[Start of Attachment]

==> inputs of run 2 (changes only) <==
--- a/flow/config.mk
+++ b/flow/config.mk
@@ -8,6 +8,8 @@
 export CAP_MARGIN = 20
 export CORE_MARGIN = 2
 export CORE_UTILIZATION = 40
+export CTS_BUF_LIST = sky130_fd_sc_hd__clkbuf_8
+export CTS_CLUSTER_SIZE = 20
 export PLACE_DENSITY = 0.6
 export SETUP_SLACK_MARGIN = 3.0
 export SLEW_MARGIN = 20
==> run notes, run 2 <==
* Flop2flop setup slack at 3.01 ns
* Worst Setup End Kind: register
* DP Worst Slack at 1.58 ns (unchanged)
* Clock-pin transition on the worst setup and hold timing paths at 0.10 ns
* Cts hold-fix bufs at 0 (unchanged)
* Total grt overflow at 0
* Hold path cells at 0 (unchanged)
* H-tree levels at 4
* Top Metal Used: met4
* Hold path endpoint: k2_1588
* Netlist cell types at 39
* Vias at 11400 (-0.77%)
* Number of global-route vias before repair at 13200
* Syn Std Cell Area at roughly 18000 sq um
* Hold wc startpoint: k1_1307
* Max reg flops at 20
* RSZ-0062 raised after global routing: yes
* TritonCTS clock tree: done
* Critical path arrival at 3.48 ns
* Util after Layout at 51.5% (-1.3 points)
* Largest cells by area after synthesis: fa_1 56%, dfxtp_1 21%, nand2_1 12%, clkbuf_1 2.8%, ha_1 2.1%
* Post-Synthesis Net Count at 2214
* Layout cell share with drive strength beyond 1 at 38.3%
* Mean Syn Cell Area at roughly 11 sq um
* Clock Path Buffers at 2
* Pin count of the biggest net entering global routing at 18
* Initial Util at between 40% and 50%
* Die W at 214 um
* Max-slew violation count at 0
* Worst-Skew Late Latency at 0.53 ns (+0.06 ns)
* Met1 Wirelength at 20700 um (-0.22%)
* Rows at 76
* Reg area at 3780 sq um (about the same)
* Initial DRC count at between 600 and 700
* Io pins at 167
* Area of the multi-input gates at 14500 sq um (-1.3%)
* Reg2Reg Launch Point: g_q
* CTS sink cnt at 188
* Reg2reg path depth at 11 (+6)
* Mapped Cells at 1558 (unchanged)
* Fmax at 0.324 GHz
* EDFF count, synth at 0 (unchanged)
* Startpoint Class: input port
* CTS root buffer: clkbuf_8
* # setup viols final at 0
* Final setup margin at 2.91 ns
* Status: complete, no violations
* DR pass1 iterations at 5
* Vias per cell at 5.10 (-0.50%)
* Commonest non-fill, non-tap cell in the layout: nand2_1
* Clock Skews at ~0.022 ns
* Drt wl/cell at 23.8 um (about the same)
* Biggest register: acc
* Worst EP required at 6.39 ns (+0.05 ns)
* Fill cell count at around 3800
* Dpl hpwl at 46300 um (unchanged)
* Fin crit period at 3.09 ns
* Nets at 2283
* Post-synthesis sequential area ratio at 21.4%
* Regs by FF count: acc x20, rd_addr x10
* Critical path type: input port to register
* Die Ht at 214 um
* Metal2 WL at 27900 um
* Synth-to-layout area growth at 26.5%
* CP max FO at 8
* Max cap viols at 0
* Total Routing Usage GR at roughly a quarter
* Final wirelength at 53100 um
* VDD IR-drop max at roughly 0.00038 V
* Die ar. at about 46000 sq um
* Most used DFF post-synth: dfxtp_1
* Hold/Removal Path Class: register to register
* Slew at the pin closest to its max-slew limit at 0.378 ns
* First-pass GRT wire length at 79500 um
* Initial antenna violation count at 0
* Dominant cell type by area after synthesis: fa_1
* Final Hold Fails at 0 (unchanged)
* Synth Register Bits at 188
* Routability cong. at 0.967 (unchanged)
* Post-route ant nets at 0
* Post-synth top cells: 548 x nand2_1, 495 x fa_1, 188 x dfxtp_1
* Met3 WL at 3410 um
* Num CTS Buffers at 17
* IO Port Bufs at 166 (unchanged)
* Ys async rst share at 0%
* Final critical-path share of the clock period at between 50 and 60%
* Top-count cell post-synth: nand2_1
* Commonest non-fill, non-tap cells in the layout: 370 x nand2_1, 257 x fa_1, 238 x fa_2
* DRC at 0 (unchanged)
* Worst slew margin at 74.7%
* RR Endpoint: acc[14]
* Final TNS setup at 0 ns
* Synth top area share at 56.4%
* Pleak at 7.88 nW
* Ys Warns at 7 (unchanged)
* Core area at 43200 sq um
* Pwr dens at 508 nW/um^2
This is an optimization exercise on Yosys and OpenROAD, whose aim is small area, a short achievable clock period and few clock cycles, not a production implementation. Where RTL was checked, it was by simulation tests only, not by an equivalence proof against the original. Power is estimated from default activity; no workload was simulated.

==> flow/design.v <==
module Integrate(
input clock,
input reset,enter,
input [7:0]Nin,
input prog_we,
input [4:0]prog_addr,
input [7:0]prog_data,
output halt,
output [7:0]Nout,
output inwait
);
reg [7:0] mem [0:31];
reg [4:0] FA;       
reg [4:0] OA;       
reg [7:0] IR;       
reg       iok;      
reg [7:0] XI;       
reg       vX;       
reg [7:0] OPR;      
reg       tk;       
reg       df;       
reg       ok;       
reg       inr;      
reg       started;  
reg [7:0] A;
reg       Z;        
wire [2:0] xop = XI[7:5];
wire [4:0] xa  = XI[4:0];
reg       halt_r, inwait_r;
assign halt   = halt_r;
assign inwait = inwait_r;
assign Nout   = A;
wire stall  = vX & ((xop == 3'd7) | ((xop == 3'd4) & ~(enter & started)));
wire xstore = vX & (xop == 3'd1) & reset;
reg [7:0] An;
reg       Zn;
wire [7:0] axo = A ^ OPR;
wire [7:0] aor = A | OPR;
wire       sum0 = (axo == {aor[6:0], 1'b0});
function [4:0] inc5;
	input [4:0] x;
	inc5 = {x[4] ^ (&x[3:0]), x[3] ^ (&x[2:0]), x[2] ^ (&x[1:0]), x[1] ^ x[0], ~x[0]};
endfunction
wire       xas = vX & ((xop == 3'd2) | (xop == 3'd3));
wire       xin = vX & (xop == 3'd4);
wire       xld = vX & (xop == 3'd0);
reg        Sf;
always @* begin
	Sf = A[7];
	if (vX)
		case (xop)
		3'd0: Sf = OPR[7];
		3'd4: Sf = Nin[7];
		default: ;
		endcase
end
always @* begin
	An = A;
	Zn = Z;
	if (vX)
		case (xop)
		3'd0: begin An = OPR; Zn = (OPR == 8'd0); end
		3'd2: begin An = A + OPR; Zn = sum0; end
		3'd3: begin An = A - OPR; Zn = (A == OPR); end
		3'd4: if (enter & started) begin An = Nin; Zn = (Nin == 8'd0); end
		default: ;
		endcase
end
wire [7:0] Oi    = tk ? OPR : IR;
wire       vO    = tk | iok;
wire       hzn   = vO & (Oi[7:5] == 3'd1) & (Oi[4:0] == FA);
wire       tkn   = vO & ~xas & (((Oi[7:5] == 3'd5) & ~xin & ~xld & Z) | ((Oi[7:5] == 3'd6) & ~Sf));
wire       dfn   = vO & ((xas & ((Oi[7:5] == 3'd5) | (Oi[7:5] == 3'd6))) | ((xin | xld) & (Oi[7:5] == 3'd5)));
wire       mis   = df & ((xop == 3'd5) ? Z : ~A[7]);
wire [4:0] FAn   = tkn ? inc5(Oi[4:0]) : (hzn ? FA : inc5(FA));
wire       wr0 = prog_we && prog_addr == 5'd0;
wire [7:0] w0 = wr0 ? prog_data : mem[0];
wire [7:0] w1 = (prog_we && prog_addr == 5'd1) ? prog_data : mem[1];
wire       cap = prog_we && inr && prog_addr == xa;
wire       ok_n = ~wr0 & (cap | (ok & inr));
wire [7:0] opr_p = cap ? prog_data : OPR;
wire       tk_p = ok_n & ((xop == 3'd5) | (xop == 3'd6));
wire       hz_p = ok_n & (xop == 3'd1) & (xa == 5'd1);
wire [7:0] rdO   = mem[OA];
wire [7:0] rdF   = mem[FA];
wire       fwdO  = xstore && xa == OA;
wire       fwdF  = xstore && xa == FA;
wire       go    = reset & ~mis & ~stall;    
wire       ld    = ~reset;                   
wire       keep  = reset & ~go;              
wire [7:0] IR_d  = (rdF & {8{go & ~fwdF}}) | (A & {8{go & fwdF}})
                 | ((ok_n ? w1 : w0) & {8{ld}}) | (IR & {8{keep}});
wire [7:0] OPR_d = (rdO & {8{go & ~fwdO}}) | (A & {8{go & fwdO}})
                 | (opr_p & {8{ld}}) | (OPR & {8{keep}});
wire [4:0] OA_p  = tk_p ? opr_p[4:0] : ok_n ? w1[4:0] : w0[4:0];
wire       aO    = go & tkn & ~fwdO;
wire       aF    = go & ~tkn & ~fwdF;
wire       aA    = go & (tkn ? fwdO : fwdF);
wire [4:0] OA_d  = (rdO[4:0] & {5{aO}}) | (rdF[4:0] & {5{aF}}) | (A[4:0] & {5{aA}})
                 | (OA_p & {5{ld}}) | (OPR[4:0] & {5{reset & mis}}) | (OA & {5{reset & ~mis & stall}});
wire [4:0] waddr = prog_we ? prog_addr : xa;
wire [7:0] wdata = prog_we ? prog_data : A;
always @(posedge clock)
	if (prog_we | xstore)
		mem[waddr] <= wdata;
always @(posedge clock) begin
	inr <= ~reset;
	IR <= IR_d;
	OPR <= OPR_d;
	OA <= OA_d;
	if (!reset) begin
		ok <= ok_n;
		XI <= w0;
		vX <= ok_n;
		iok <= ~hz_p;
		tk <= tk_p;
		df <= 1'b0;
		FA <= tk_p ? inc5(xa) : (ok_n & ~hz_p) ? 5'd2 : 5'd1;
	end else if (mis) begin
		vX <= 1'b0;
		df <= 1'b0;
		tk <= 1'b1;
		iok <= 1'b1;
		FA <= inc5(xa);
	end else if (!stall) begin
		XI <= Oi;
		vX <= vO;
		iok <= ~hzn;
		tk <= tkn;
		df <= dfn;
		FA <= FAn;
	end
end
always @(posedge clock, negedge reset) begin
	if (!reset) begin
		started <= 1'b0;
		halt_r <= 1'b0;
		inwait_r <= 1'b0;
		A <= 8'd0;
		Z <= 1'b1;
	end else begin
		started <= 1'b1;
		if (mis) begin
			halt_r <= 1'b0;
			inwait_r <= 1'b0;
		end else if (stall) begin
			halt_r <= vX & (xop == 3'd7);
			inwait_r <= vX & (xop == 3'd4);
		end else begin
			halt_r <= vO & (Oi[7:5] == 3'd7);
			inwait_r <= vO & (Oi[7:5] == 3'd4);
		end
		A <= An;
		Z <= Zn;
	end
end
endmodule
clock: 5.0 ns
lec_check: 0
cap_margin: 20
core_margin: 2
core_utilization: 40
cts_cluster_diameter: 100
cts_cluster_size: 26
setup_slack_margin: 2.6
slew_margin: 20
run.sh (not shown) runs the stock make flow with config.mk's settings and CLKGATE_MAP_FILE= SYNTH_SCRIPT=/design/flow/synth_recipe.tcl, a recipe that flattens the netlist after the stock synthesis.
Testbench counts at the start, summed over its fixed seeds: cycles 11,140.
Edit:
--- a/flow/design.v
+++ b/flow/design.v
@@ -96,15 +96,16 @@
 wire       aO    = go & tkn & ~fwdO;
 wire       aF    = go & ~tkn & ~fwdF;
 wire       aA    = go & (tkn ? fwdO : fwdF);
 wire [4:0] OA_d  = (rdO[4:0] & {5{aO}}) | (rdF[4:0] & {5{aF}}) | (A[4:0] & {5{aA}})
                  | (OA_p & {5{ld}}) | (OPR[4:0] & {5{reset & mis}}) | (OA & {5{reset & ~mis & stall}});
-wire [4:0] waddr = prog_we ? prog_addr : xa;
 wire [7:0] wdata = prog_we ? prog_data : A;
+integer wi;
 always @(posedge clock)
-	if (prog_we | xstore)
-		mem[waddr] <= wdata;
+	for (wi = 0; wi < 32; wi = wi + 1)
+		if ((prog_we && prog_addr == wi) || (xstore && xa == wi))
+			mem[wi] <= wdata;
 always @(posedge clock) begin
 	inr <= ~reset;
 	IR <= IR_d;
 	OPR <= OPR_d;
 	OA <= OA_d;
Final area rises by a few percent.
Total power rises by a little under a tenth.
Area after synthesis rises slightly.
Sequential power falls by a few percent.
Utilization rises by 2.5 points.
Worst hold slack is worse by 0.019 ns.
Die area rises slightly.
Fmax falls by a few percent.
Flip-flop and latch count falls by 5.
Combinational power rises by about a fifth.
Worst setup slack is worse by 0.18 ns.
Count of clock-buffer cells in the layout falls by 7.
Synthesized cell count rises by a quarter to a third.
Wire length rises by well over a third.
No functional check of the RTL was part of the second run of this note.

========
Starts from the design.v that is shown in full above.
Settings: LEC_CHECK=0, CAP_MARGIN=20, CORE_MARGIN=2, CORE_UTILIZATION=40, CTS_CLUSTER_DIAMETER=100, CTS_CLUSTER_SIZE=26, SETUP_SLACK_MARGIN=2.4, SLEW_MARGIN=20; clock period 5.0 ns.
Testbench counts at the start, summed over its fixed seeds: cycles 11,140.
What follows belongs to an exercise in optimizing a design on an open flow for small area; a production flow would make more cautious choices. The RTL was checked by simulation tests, not by an equivalence proof against the original design. Power and IR drop assume default switching activity. The flow treats the clock pin as an ideal source, which a real chip does not have.

<file path="run.sh">
#!/bin/bash
# synth_recipe.tcl (not shown) runs the flow's synth.tcl, then flattens the netlist and writes it again
# the make line also repeats each setting of config.mk as NAME=value (left out here)
make -C /OpenROAD-flow-scripts/flow DESIGN_CONFIG=/design/flow/config.mk WORK_HOME=/design/flow/orfs CLKGATE_MAP_FILE= SYNTH_SCRIPT=/design/flow/synth_recipe.tcl finish
</file>
Background: an optimization exercise with open tools, aiming at small area. Do not read the settings as production practice.
The RTL was checked by simulation tests, not by an equivalence proof against the original design.
Power is estimated from default activity; no workload was simulated.

==> flow/design.v (excerpt) <==
module KF6845 (
    input   logic           clock,
    input   logic           video_clock_enable,
    input   logic           reset,
    input   logic           CS_N,
    input   logic           RS,
    input   logic           ENABLE,
    input   logic           R_OR_W,
    input   logic   [7:0]   D_IN,
    output  logic   [7:0]   D_OUT,
    input   logic           LPSTB,
    output  logic           CURSOR,
    output  logic           HSYNC,
    output  logic           VSYNC,
    output  logic   [4:0]   RA,
    output  logic   [13:0]  MA,
    output  logic           DE
);
clock: 5.0 ns
lec_check: 0
abc_area: 1
cap_margin: 20
core_margin: 2
core_utilization: 70
place_density: 0.85
slew_margin: 20
standard.sh (not shown) runs the stock make flow with config.mk's settings and CLKGATE_MAP_FILE= SYNTH_SCRIPT=/design/flow/synth_recipe.tcl, a recipe that flattens the netlist after the stock synthesis.
==> flow/flow/run.sh <==
#!/bin/bash
# Own layout flow: the standard flow (standard.sh's make command and
# settings), with
#  - synthesis mapping the logic with an area-oriented abc script
#    (flow/abc_area.script, through flow/mysynth.tcl),
#  - the port buffers made of the smallest buffer cell,
#  - clock tree synthesis without dummy loads.
# Each step's full output is in orfs/logs/...; make's output is in make.log.
set -euo pipefail
HERE=$(pwd)
export MY_ABC_SCRIPT=$HERE/flow/abc_area.script
export BUFFER_PORTS_ARGS="-buffer_cell sky130_fd_sc_hd__buf_1"
export CTS_ARGS="-sink_clustering_enable -repair_clock_nets -sink_clustering_size 20 -sink_clustering_max_diameter 60 -buf_list sky130_fd_sc_hd__clkbuf_8 -dont_use_dummy_load"
sed "s#SYNTH_SCRIPT=[^ ]*#SYNTH_SCRIPT=$HERE/flow/mysynth.tcl#" standard.sh > my_standard.sh
grep -q "SYNTH_SCRIPT=$HERE/flow/mysynth.tcl" my_standard.sh
bash my_standard.sh finish > make.log 2>&1
test -f out/final.def
==> flow/flow/abc_area.script <==
strash
dc2
dch -f
amap
strash
dc2
dch -f
amap
topo
==> flow/flow/mysynth.tcl <==
# The standard synthesis (synth_recipe.tcl), with one change: abc maps the
# combinational logic with the script in MY_ABC_SCRIPT instead of ORFS's.
# Flip-flop mapping, register names, flattening and renaming are unchanged.
proc synth {args} { yosys synth -nofsm -noshare {*}$args }
proc abc {args} {
  set i [lsearch -exact $args -script]
  if { $i >= 0 } { set args [lreplace $args $i [expr {$i+1}] -script $::env(MY_ABC_SCRIPT)] }
  set j [lsearch -exact $args -D]
  if { $j >= 0 } { set args [lreplace $args $j [expr {$j+1}]] }
  yosys abc {*}$args
}
source $::env(SCRIPTS_DIR)/synth.tcl
# left out here: clear keep_hierarchy, flatten, clean up, hide names made inside functions, write 1_2_yosys.v
Edit:
--- a/flow/flow/run.sh
+++ b/flow/flow/run.sh
@@ -13 +13 @@
-export CTS_ARGS="-sink_clustering_enable -repair_clock_nets -sink_clustering_size 20 -sink_clustering_max_diameter 60 -buf_list sky130_fd_sc_hd__clkbuf_8 -dont_use_dummy_load"
+export CTS_ARGS="-sink_clustering_enable -repair_clock_nets -sink_clustering_size 16 -sink_clustering_max_diameter 50 -buf_list sky130_fd_sc_hd__clkbuf_8 -dont_use_dummy_load"
Settings changed: CORE_UTILIZATION 70 to 60, PLACE_DENSITY 0.85 to 0.7.
The changed run finished clean.
Worst hold slack got worse by 0.025 ns.
Setup slack got worse by 0.037 ns.
Cell area goes up slightly.
Routed wire length goes up slightly.
Via count goes down slightly.
Global-route usage goes down by 3.4 points.
Area after synthesis does not change.
Non-clock buffer count goes up by 2.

[End of Attachment]

**WHAT THE TASK REQUIRES**
The answer is the run of lines above from the line containing "sq um (about the same)" through the line containing "46300 um (unchanged)", copied exactly and alone.

**TASK RESPONSE**
* Reg area at 3780 sq um (about the same)
* Initial DRC count at between 600 and 700
* Io pins at 167
* Area of the multi-input gates at 14500 sq um (-1.3%)
* Reg2Reg Launch Point: g_q
* CTS sink cnt at 188
* Reg2reg path depth at 11 (+6)
* Mapped Cells at 1558 (unchanged)
* Fmax at 0.324 GHz
* EDFF count, synth at 0 (unchanged)
* Startpoint Class: input port
* CTS root buffer: clkbuf_8
* # setup viols final at 0
* Final setup margin at 2.91 ns
* Status: complete, no violations
* DR pass1 iterations at 5
* Vias per cell at 5.10 (-0.50%)
* Commonest non-fill, non-tap cell in the layout: nand2_1
* Clock Skews at ~0.022 ns
* Drt wl/cell at 23.8 um (about the same)
* Biggest register: acc
* Worst EP required at 6.39 ns (+0.05 ns)
* Fill cell count at around 3800
* Dpl hpwl at 46300 um (unchanged)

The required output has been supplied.